Photo of egertoni, by A. Cotton, showing the male's scent folds. On some museum specimens they're even wider; the overall shape of the hind wings can be almost circular. 




This photo by GC Gan shows the unusual coloring of the head. Does it look more like a black head draped in a white scarf, or a white head with a black mask? From above only the beady black eyes shown on the sides of the white head.


As of today, Wikipedia's description of these butterflies contains a translation error. Someone has translated the word for the abdominal section of an insect as "body" and thus claimed that the entire body is covered in fine yellow hair. As shown, the thorax and face are black; the back of the head is yellow or white. The abdomen shows black around the breathing pores, but is mostly yellow, often a bright school bus yellow.

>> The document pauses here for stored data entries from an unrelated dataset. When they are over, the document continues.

==> run C: inputs <==
// gemm_mem
module gemm_mem(
  input wire clk,
  input wire rst,
  input wire out_rdy,
  input wire v0__read_req_rdy,
  input wire [31:0] v0__read_resp,
  input wire v0__read_resp_vld,
  input wire v0__write_completion_vld,
  input wire v0__write_req_rdy,
  input wire [31:0] v0_in,
  input wire v0_in_vld,
  input wire v1__read_req_rdy,
  input wire [31:0] v1__read_resp,
  input wire v1__read_resp_vld,
  input wire v1__write_completion_vld,
  input wire v1__write_req_rdy,
  input wire [31:0] v1_in,
  input wire v1_in_vld,
  input wire [31:0] C_rd_data,
  output wire [31:0] out,
  output wire out_vld,
  output wire [3:0] v0__read_req,
  output wire v0__read_req_vld,
  output wire v0__read_resp_rdy,
  output wire v0__write_completion_rdy,
  output wire [35:0] v0__write_req,
  output wire v0__write_req_vld,
  output wire v0_in_rdy,
  output wire [3:0] v1__read_req,
  output wire v1__read_req_vld,
  output wire v1__read_resp_rdy,
  output wire v1__write_completion_rdy,
  output wire [35:0] v1__write_req,
  output wire v1__write_req_vld,
  output wire v1_in_rdy,
  output wire [3:0] C_rd_addr,
  output wire C_rd_en,
  output wire [3:0] C_wr_addr,
  output wire [31:0] C_wr_data,
  output wire C_wr_en
);
  function automatic [31:0] smul32b_32b_x_32b (input reg [31:0] lhs, input reg [31:0] rhs);
    reg signed [31:0] signed_lhs;
    reg signed [31:0] signed_rhs;
    reg signed [31:0] signed_result;
    begin
      signed_lhs = $signed(lhs);
      signed_rhs = $signed(rhs);
      signed_result = signed_lhs * signed_rhs;
      smul32b_32b_x_32b = $unsigned(signed_result);
    end
  endfunction
  wire [31:0] literal_11959 = 32'h0000_0000;
  wire [31:0] literal_11836 = 32'h0000_0000;
  wire [31:0] literal_11840 = 32'h0000_0000;
  wire [7:0] literal_11493;
  assign literal_11493 = {2'h0, 2'h3, 2'h2, 2'h1};
  reg ____for_5__last_iter_broke;
  reg ____for_4__last_iter_broke;
  reg ____for_2__last_iter_broke;
  reg ____for_3__last_iter_broke;
  reg [2:0] ____for_5_k;
  reg ____for_6__last_iter_broke;
  reg ____for_1__last_iter_broke;
  reg [2:0] ____for_4_j;
  reg [4:0] ____for_2__i;
  reg [2:0] ____for_3_i;
  reg [1:0] __this;
  reg [4:0] ____for_6__i;
  reg [4:0] ____for_1__i;
  reg [4:0] ____fsm_gemm_impl_state;
  ...
Settings: LEC_CHECK=0, CAP_MARGIN=35, CELL_PAD_IN_SITES_DETAIL_PLACEMENT=1, CELL_PAD_IN_SITES_GLOBAL_PLACEMENT=1, CORE_MARGIN=4, CORE_UTILIZATION=70, GPL_TIMING_DRIVEN=0, SLEW_MARGIN=30; clock period 9.0 ns.
run.sh (not shown) runs the stock make flow with config.mk's settings and CLKGATE_MAP_FILE=.
==> run B (differences from run C) <==
==> flow/config.mk (replaced) <==
export PLATFORM = sky130hd
export DESIGN_NAME = gemm_mem
export DESIGN_NICKNAME = gemm_mem
export VERILOG_FILES = /design/flow/design.v
export SDC_FILE = /design/flow/constraint.sdc
export NUM_CORES = 4
export LEC_CHECK = 0
export CAP_MARGIN = 20
export CORE_MARGIN = 2
export CORE_UTILIZATION = 58
export SLEW_MARGIN = 20
==> flow/constraint.sdc (replaced) <==
create_clock -name core_clock -period 4.66 [get_ports {clk}]
set_input_delay 0.9320 -clock core_clock [delete_from_list [all_inputs] [get_ports {clk}]]
set_output_delay 0.9320 -clock core_clock [all_outputs]
set_load 0.01 [all_outputs]
==> run M (differences from run C) <==
==> flow/config.mk (replaced) <==
export PLATFORM = sky130hd
export DESIGN_NAME = gemm_mem
export DESIGN_NICKNAME = gemm_mem
export VERILOG_FILES = /design/flow/design.v
export SDC_FILE = /design/flow/constraint.sdc
export NUM_CORES = 4
export LEC_CHECK = 0
export CAP_MARGIN = 20
export CORE_MARGIN = 2
export CORE_UTILIZATION = 11
export SLEW_MARGIN = 20
==> flow/constraint.sdc (replaced) <==
create_clock -name core_clock -period 9.85 [get_ports {clk}]
set_input_delay 1.9700 -clock core_clock [delete_from_list [all_inputs] [get_ports {clk}]]
set_output_delay 1.9700 -clock core_clock [all_outputs]
set_load 0.01 [all_outputs]
==> summary of the runs <==
Run B completed and failed the layout checks on setup timing. Run M passed the timing, design-rule and antenna checks. Run C ended with an error in global placement (3_3_place_gp). Of run B and run M, run B has the higher power (gap 100%, measured against run M). In run B the clock-buffer cell count is higher than in run M, by 1. In run B the final cell count is lower than in run M, by 36%. Between run M and run B, the lower worst hold slack is in run B (gap 0.0098 ns). In run B the via count is larger than in run M, by about 8%.
==> figures <==
| quantity | run B | run M | run C |
|---|---|---|---|
| Worst Hold Launch | p0_____fsm_gemm_impl_state__1[3]$_SDFFE_PP0P_ | __C_ram_zero_latency0_skid_reg[21]$_SDFFE_PP0P_ | - |
| Worst slew margin relative to its limit | 0.296 | 0.321 | - |
| Status | complete, but fails checks | no timing/DRC/antenna violations | stopped before the end |
| Last stage reached | - | - | global placement (3_3_place_gp) |
| Violated checks | setup timing | - | - |
| Number of resized instances in the post-cts repair step | 145 | 0 | - |
| Area of the die | 0.0514 mm^2 | 0.266 mm^2 | 0.0444 mm^2 |
| CTS tree | done | done | - |
| Path type of the worst min-delay path | reg -> reg | reg -> reg | - |
| Dpl hpwl | 68100 um | 81700 um | - |
| Power group with the highest consumption | the clock network | the clock network | - |
| Critical Path End | p1_smul_11826[22]$_SDFFE_PP0P_ | p1_smul_11826[31]$_SDFFE_PP0P_ | - |
| Post-Route Hold Slack | 0.444 ns | 0.454 ns | - |
| Sequential share of power | 0.438 | 0.416 | - |
Setup of job 3409:
## total_fir
module total_fir(total_out, x_in, clk);
	input clk;
	input signed[7:0]x_in;
	output signed[15:0]total_out;
	wire signed[7:0]c0 = 8'b0_0010001;
	wire signed[7:0]c1 = 8'b1_1010111;
	wire signed[7:0]c2 = 8'b0_0011000;
	wire signed[7:0]c3 = 8'b1_1000110;
	wire signed[7:0]c4 = 8'b1_0001100;
	wire signed[7:0]c5 = 8'b0_1010110;
	wire signed[7:0]c6 = 8'b1_0011010;
	wire signed[7:0]c7 = 8'b0_0111010;
	wire signed[7:0]c8 = 8'b1_1110000;
	wire signed[7:0]c9 = 8'b0_1111111;
	wire signed[7:0]c10 = 8'b0_0001111;
	wire signed[7:0]c11 = 8'b1_1110111;
	wire signed[7:0]c12 = 8'b1_1101011;
	wire signed[7:0]c13 = 8'b1_0110110;
	wire signed[7:0]c14 = 8'b1_0111100;
	wire signed[7:0]c15 = 8'b1_1010000;
	wire signed[7:0]in_a;
	wire signed[7:0]d1_eigh_out, d2_eigh_out, d3_eigh_out, d4_eigh_out, d5_eigh_out, d6_eigh_out,
					d7_eigh_out, d8_eigh_out, d9_eigh_out, d10_eigh_out, d11_eigh_out, d12_eigh_out,
					d13_eigh_out, d14_eigh_out, d15_eigh_out, d16_eigh_out;
	wire signed[13:0]m1_out, m2_out, m3_out, m4_out, m5_out, m6_out, m7_out, m8_out, m9_out, m10_out,
					m11_out, m12_out, m13_out, m14_out, m15_out, m16_out; 
	wire signed[13:0]d1_fort_out, d2_fort_out, d3_fort_out,  d4_fort_out, d5_fort_out, d6_fort_out,
					d7_fort_out, d8_fort_out, d9_fort_out, d10_fort_out, d11_fort_out, d12_fort_out,
					d13_fort_out, d14_fort_out, d15_fort_out, d16_fort_out;
	wire signed[15:0]a1_out, a2_out, a3_out, a4_out;
	wire signed[15:0]d1_sixt_out, d2_sixt_out, d3_sixt_out, d4_sixt_out;
	wire signed[17:0]total_tmp, a5_out;
	assign in_a = x_in;
	dff #(8) dff_1_eigh( .out_a(d1_eigh_out), .in_a(in_a), .clk(clk) );
	mul mul_1( .out(m1_out), .in_c(c15), .in_a(d1_eigh_out) );
	dff #(14) dff_1_fort( .out_a(d1_fort_out), .in_a(m1_out), .clk(clk) );
	dff #(8) dff_2_eigh( .out_a(d2_eigh_out), .in_a(d1_eigh_out), .clk(clk) );
	mul mul_2( .out(m2_out), .in_c(c14), .in_a(d2_eigh_out) );
	dff #(14) dff_2_fort( .out_a(d2_fort_out), .in_a(m2_out), .clk(clk) );
	dff #(8) dff_3_eigh( .out_a(d3_eigh_out), .in_a(d2_eigh_out), .clk(clk) );
	mul mul_3( .out(m3_out), .in_c(c13), .in_a(d3_eigh_out) );
	dff #(14) dff_3_fort( .out_a(d3_fort_out), .in_a(m3_out), .clk(clk) );
	dff #(8) dff_4_eigh( .out_a(d4_eigh_out), .in_a(d3_eigh_out), .clk(clk) );
	mul mul_4( .out(m4_out), .in_c(c12), .in_a(d4_eigh_out) );
  ...
Size in the first run: ~3100 cells after synthesis, ~400 flip-flops, about 25 I/O pins, about 0.031 sq mm of cells after synthesis.
clock: 3.75 ns
lec_check: 0
cap_margin: 0
core_margin: 2
core_utilization: 72
cts_cluster_diameter: 28
place_density: 0.65
setup_slack_margin: 0.88
slew_margin: 20
run.sh (not shown) runs the stock make flow with config.mk's settings and CLKGATE_MAP_FILE=.
Stage in which a tool error killed job 3409: global routing.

French Wikipedia has corrected this:



The pale head extends past the black thorax and allows sycorax to share priapus's nickname of White-Headed Swallowtail.

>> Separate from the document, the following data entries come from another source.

Design FM_demodulator, start of the top module:
module FM_demodulator
          (
           clk,
           reset,
           clk_enable,
           inp_I,
           inp_Q,
           out_fm
          );
  input   clk;
  input   reset;
  input   clk_enable;
  input   signed [38:0] inp_I;   
  input   signed [38:0] inp_Q;   
  output  [12:0] out_fm;   
  wire enb;
  reg signed [38:0] Delay1_out1;   
  reg signed [38:0] Delay2_out1;   
  reg signed [38:0] Delay4_out1;   
  wire signed [31:0] Sum4_sub_cast;   
  wire signed [31:0] Sum4_sub_cast_1;   
  wire signed [31:0] Sum4_sub_temp;   
  wire signed [29:0] Sum4_out1;   
  wire signed [68:0] Product_mul_temp;   
  wire signed [32:0] Product_out1;   
  reg signed [38:0] Delay3_out1;   
  wire signed [30:0] Sum3_sub_cast;   
  wire signed [30:0] Sum3_sub_cast_1;   
  wire signed [30:0] Sum3_sub_temp;   
  wire signed [28:0] Sum3_out1;   
  wire signed [67:0] Product2_mul_temp;   
  wire signed [32:0] Product2_out1;   
  wire signed [31:0] Sum5_sub_cast;   
  wire signed [31:0] Sum5_sub_cast_1;   
  wire signed [31:0] Sum5_sub_temp;   
  wire [12:0] OUTPUT_rsvd;   
  reg [12:0] OUTPUT_rsvdreg;
  assign enb = clk_enable;
  always @(posedge clk or posedge reset)
    begin : Delay1_process
      if (reset == 1'b1) begin
        Delay1_out1 <= 39'sh0000000000;
      end
      else begin
        if (enb) begin
          Delay1_out1 <= inp_I;
        end
      end
    end
  always @(posedge clk or posedge reset)
    begin : Delay2_process
      if (reset == 1'b1) begin
        Delay2_out1 <= 39'sh0000000000;
      end
      else begin
        if (enb) begin
          Delay2_out1 <= inp_Q;
        end
      end
    end
  always @(posedge clk or posedge reset)
    begin : Delay4_process
      if (reset == 1'b1) begin
        Delay4_out1 <= 39'sh0000000000;
      end
      else begin
        if (enb) begin
          Delay4_out1 <= Delay2_out1;
        end
      end
    end
  assign Sum4_sub_cast = inp_Q[38:7];
  assign Sum4_sub_cast_1 = Delay4_out1[38:7];
  assign Sum4_sub_temp = Sum4_sub_cast - Sum4_sub_cast_1;
  assign Sum4_out1 = Sum4_sub_temp[29:0];
  ...
export LEC_CHECK = 0
export CAP_MARGIN = 15
export CORE_MARGIN = 2
export CORE_UTILIZATION = 72
export CTS_CLUSTER_DIAMETER = 207
export MAX_ROUTING_LAYER = met4
export SETUP_SLACK_MARGIN = -1.14
export SLEW_MARGIN = 20
create_clock -name core_clock -period 12.2 [get_ports {clk}]
run.sh (not shown) runs the stock make flow with config.mk's settings and CLKGATE_MAP_FILE=.
The starting point finished but fails on negative setup slack.
Rerun with:
- CAP_MARGIN: 15 -> 20
- CORE_UTILIZATION: 72 -> 40
- CTS_CLUSTER_DIAMETER: 207 -> default
- MAX_ROUTING_LAYER: met4 -> default
- SETUP_SLACK_MARGIN: -1.14 -> default
- clock period: 12.2 -> 21.1 ns (I/O delays scaled with it)
Outcome:
- The new run ran to the end with no violations
- via count goes down by 7.1%
- critical path depth rises by 3
- final area is lower by about 7%
- clock-buffer cell count went down by 10
- setup slack improves by 3.8 ns
- core utilization drops by 40 points
- cell count rose by about 4%
- area after synthesis does not change
Rerun with:
- CAP_MARGIN: 20 -> 15
- CORE_UTILIZATION: 40 -> 72
- CTS_CLUSTER_DIAMETER: default -> 215
- CTS_CLUSTER_SIZE: default -> 34
- clock period: 21.1 -> 12.9 ns (I/O delays scaled with it)
Effect: The changed run finished with negative setup slack left. Final cell count went down by 4.6%. Worst hold slack is better by 0.0066 ns. Design area is higher by 6.5%. Core utilization went up by 39 points. Flip-flop count is unchanged.
Rerun with:
- CTS_CLUSTER_DIAMETER: 215 -> 207
- CTS_CLUSTER_SIZE: 34 -> default
- MAX_ROUTING_LAYER: default -> met4
- SETUP_SLACK_MARGIN: default -> 3.2
- clock period: 12.9 -> 12.4 ns (I/O delays scaled with it)
The changed run produced a layout that fails on negative setup slack.
Final area rose by 1.2%.
Setup slack gets worse by 0.52 ns.
Hold slack gets better by 0.021 ns.

* * *

The RTL this note starts from:
==> flow/design.v <==
`timescale 1 ns / 1 ns
module FM_demodulator
          (
           clk,
           reset,
           clk_enable,
           inp_I,
           inp_Q,
           out_fm
          );
  input   clk;
  input   reset;
  input   clk_enable;
  input   signed [38:0] inp_I;   
  input   signed [38:0] inp_Q;   
  output  [12:0] out_fm;   
  wire enb;
  reg signed [38:0] Delay1_out1;   
  reg signed [38:0] Delay2_out1;   
  reg signed [38:0] Delay4_out1;   
  wire signed [31:0] Sum4_sub_cast;   
  wire signed [31:0] Sum4_sub_cast_1;   
  wire signed [31:0] Sum4_sub_temp;   
  wire signed [29:0] Sum4_out1;   
  wire signed [68:0] Product_mul_temp;   
  wire signed [32:0] Product_out1;   
  reg signed [38:0] Delay3_out1;   
  wire signed [30:0] Sum3_sub_cast;   
  wire signed [30:0] Sum3_sub_cast_1;   
  wire signed [30:0] Sum3_sub_temp;   
  wire signed [28:0] Sum3_out1;   
  wire signed [67:0] Product2_mul_temp;   
  wire signed [32:0] Product2_out1;   
  wire signed [31:0] Sum5_sub_cast;   
  wire signed [31:0] Sum5_sub_cast_1;   
  wire signed [31:0] Sum5_sub_temp;   
  wire [12:0] OUTPUT_rsvd;   
  reg [12:0] OUTPUT_rsvdreg;
  assign enb = clk_enable;
  always @(posedge clk or posedge reset)
    begin : Delay1_process
      if (reset == 1'b1) begin
        Delay1_out1 <= 39'sh0000000000;
      end
      else begin
        if (enb) begin
          Delay1_out1 <= inp_I;
        end
      end
    end
  always @(posedge clk or posedge reset)
    begin : Delay2_process
      if (reset == 1'b1) begin
        Delay2_out1 <= 39'sh0000000000;
      end
      else begin
        if (enb) begin
          Delay2_out1 <= inp_Q;
        end
      end
    end
  always @(posedge clk or posedge reset)
    begin : Delay4_process
      if (reset == 1'b1) begin
        Delay4_out1 <= 39'sh0000000000;
      end
      else begin
        if (enb) begin
          Delay4_out1 <= Delay2_out1;
        end
      end
    end
  assign Sum4_sub_cast = inp_Q[38:7];
  assign Sum4_sub_cast_1 = Delay4_out1[38:7];
  assign Sum4_sub_temp = Sum4_sub_cast - Sum4_sub_cast_1;
  assign Sum4_out1 = Sum4_sub_temp[29:0];
  assign Product_mul_temp = Delay1_out1 * Sum4_out1;
  assign Product_out1 = Product_mul_temp[66:34];
  always @(posedge clk or posedge reset)
    begin : Delay3_process
      if (reset == 1'b1) begin
        Delay3_out1 <= 39'sh0000000000;
      end
      else begin
        if (enb) begin
          Delay3_out1 <= Delay1_out1;
        end
      end
    end
  assign Sum3_sub_cast = inp_I[38:8];
  assign Sum3_sub_cast_1 = Delay3_out1[38:8];
  assign Sum3_sub_temp = Sum3_sub_cast - Sum3_sub_cast_1;
  assign Sum3_out1 = Sum3_sub_temp[28:0];
  assign Product2_mul_temp = Sum3_out1 * Delay2_out1;
  assign Product2_out1 = Product2_mul_temp[65:33];
  assign Sum5_sub_cast = {Product_out1[32], Product_out1[32:2]};
  assign Sum5_sub_cast_1 = {Product2_out1[32], Product2_out1[32:2]};
  assign Sum5_sub_temp = Sum5_sub_cast - Sum5_sub_cast_1;
  assign OUTPUT_rsvd = Sum5_sub_temp[29:17];
always @(posedge clk)
    begin : OUTPUT_rsvdreg_process    
        if (enb) begin
          OUTPUT_rsvdreg <= OUTPUT_rsvd;
       end
    end
  assign out_fm = OUTPUT_rsvdreg;
endmodule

Fair use of a photo found at a site that asks people not only to credit the photographers but to ask their permission to use their pictures...and then provides no information about the photographers, not even a screen name. 

Although all the Atrophaneuras make toxic meals, and some exude scents strong enough to be noticed (and sometimes disliked) by humans, most of them are exclusively pollinators, not easy to photograph on damp ground, much less on the dung or carrion some other butterflies love. They are one species that don't annoy wounded hikers by slurping up their sweat, tears, or even blood. They usually fly at the altitude of the flowers they are pollinating, which can make them easy to overlook, or more precisely underlook, in forest habitats like this one.

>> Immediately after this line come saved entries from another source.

Setup of build 55:
==> flow/design.v (excerpt) <==
module ddr2_test
	(
	input  wire          clk,
	input  wire          reset,
	input  wire          writes_en,
	input  wire          reads_en,
	input  wire          calib_done, 
	output reg           ib_re,
	input  wire [31:0]   ib_data,
	input  wire [7:0]    ib_count,  
	input  wire          ib_valid,
	input  wire          ib_empty,
	output reg           ob_we,
	output reg  [31:0]   ob_data,
	input  wire [9:0]    ob_count,
	output reg           p0_rd_en_o, 
	input  wire          p0_rd_empty,
	input  wire [31:0]   p0_rd_data,
	input  wire          p0_cmd_full,
	output reg           p0_cmd_en,
	output reg  [2:0]    p0_cmd_instr,
	output reg  [29:0]   p0_cmd_byte_addr,
	output wire [5:0]    p0_cmd_bl_o, 
	input  wire          p0_wr_full,
	output reg           p0_wr_en,
	output reg  [31:0]   p0_wr_data,
	output wire [3:0]    p0_wr_mask,
	output reg [26:0]		MEMORY_COUNT  
	);
For scale: ~830 cells after synthesis, about 200 flip-flops, about 230 I/O pins, roughly 8300 um^2 of cells after synthesis.
clock: 2.05 ns
lec_check: 0
cap_margin: 0
core_margin: 2
core_utilization: 71
cts_cluster_size: 32
place_density: 0.65
setup_slack_margin: -0.05
slew_margin: 20
run.sh (not shown) runs the stock make flow with config.mk's settings and CLKGATE_MAP_FILE=.
Build 55: DPL-0038 in 4_1_cts -> run aborted
`timescale 1ns/1ns
module pipe_ex1_ex2 (
    input wire clk,
    input wire rst,
    input wire flush,            
    input wire [15:0] ex1_alu_result,
    input wire [15:0] ex1_rs2_data,
    input wire [15:0] ex1_branch_target,
    input wire [3:0] ex1_rd,
    input wire ex1_zero,
    input wire ex1_reg_write,
    input wire ex1_mem_read,
    input wire ex1_mem_write,
    input wire ex1_mem_to_reg,
    input wire ex1_branch,
    input wire ex1_branch_ne,
    output reg [15:0] ex2_alu_result,
    output reg [15:0] ex2_rs2_data,
    output reg [15:0] ex2_branch_target,
    output reg [3:0] ex2_rd,
    output reg ex2_zero,
    output reg ex2_reg_write,
    output reg ex2_mem_read,
    output reg ex2_mem_write,
    output reg ex2_mem_to_reg,
    output reg ex2_branch,
    output reg ex2_branch_ne
);
    always @(posedge clk or posedge rst) begin
        if (rst) begin
            ex2_alu_result <= 16'd0;
            ex2_rs2_data <= 16'd0;
            ex2_branch_target <= 16'd0;
            ex2_rd <= 4'd0;
            ex2_zero <= 1'b0;
            ex2_reg_write <= 1'b0;
            ex2_mem_read <= 1'b0;
            ex2_mem_write <= 1'b0;
            ex2_mem_to_reg <= 1'b0;
            ex2_branch <= 1'b0;
            ex2_branch_ne <= 1'b0;
        end 
        else if (flush) begin
            ex2_alu_result <= ex1_alu_result;
            ex2_rs2_data <= ex1_rs2_data;
            ex2_branch_target <= ex1_branch_target;
            ex2_rd <= ex1_rd;
            ex2_zero <= ex1_zero;
            ex2_reg_write <= 1'b0;
            ex2_mem_read <= 1'b0;
            ex2_mem_write <= 1'b0;
            ex2_mem_to_reg <= 1'b0;
            ex2_branch <= 1'b0;
            ex2_branch_ne <= 1'b0;
        end
        else begin
            ex2_alu_result <= ex1_alu_result;
            ex2_rs2_data <= ex1_rs2_data;
            ex2_branch_target <= ex1_branch_target;
            ex2_rd <= ex1_rd;
            ex2_zero <= ex1_zero;
            ex2_reg_write <= ex1_reg_write;
            ex2_mem_read <= ex1_mem_read;
            ex2_mem_write <= ex1_mem_write;
            ex2_mem_to_reg <= ex1_mem_to_reg;
            ex2_branch <= ex1_branch;
            ex2_branch_ne <= ex1_branch_ne;
        end
    end
endmodule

Photo byNLLilew66butterflies.blogspot.com. It's a nature park in Malaysia where sycorax are often seen. NL Liew's records, filled in as updates on a post created during a population irruption in 2014, show that this tropical species' life cycle is shorter (or longer?) than a full year. Scrolling down through Liew's live photos, we come to a faded old female whose beady little eye iridesces distinctly blue


Only in 2018 was Atrophaneura sycorax successfully bred in captivity. No link to the newspaper report of that incident that's available online, because when you click on the link Google provides you don't see any actual story, just a lot of ads and a demand that you pay for an online subscription. 



The caterpillar, like the butterfly, shows less black and red, more white coloring than some of the Atrophaneuras.


Photo by Kctsang2. As the photo suggests, these are large caterpillars, with appetites in proportion to their size. Though the vines they live on are big, fast-growing tropical plants, the caterpillars can defoliate a vine, then "girdle" the stem afrerward...and in the precarious balance of nature, the vines are able to grow back from their roots, so the cycle continues.


Like other swallowtail caterpillars, they go through five different skins, each skin bigger and slightly more colorful than the one before, between the inert egg stage and the inert pupa stage. The caterpillar photographed above was captive-bred, not an especially large individual. If its human's fingers are two and a half to three inches long, then the caterpillar was between four and five inches. Harmless unless swallowed, it was allowed to crawl over its human's fingers in a trendy but confusing way to illustrate its size to people who may be confused by inches, centimeters, and older culture-specific units of measurement. 

All swallowtail caterpillars have slightly wider "shoulder" segments that contain an osmeterium, or "stink horns," of erectile tissue that pops out from between folds of flesh lubricated with the species-specific scent. Most species whose scent has been described by humans are said to smell sweet and fruity, perhaps like ripe pineapples or mangoes. Some of the Atrophaneuras are said to smell more musky and disagreeable. 

The pupa, like these photographed by Tuahmaulana, also fits into the general Atrophaneura pattern while looking unique.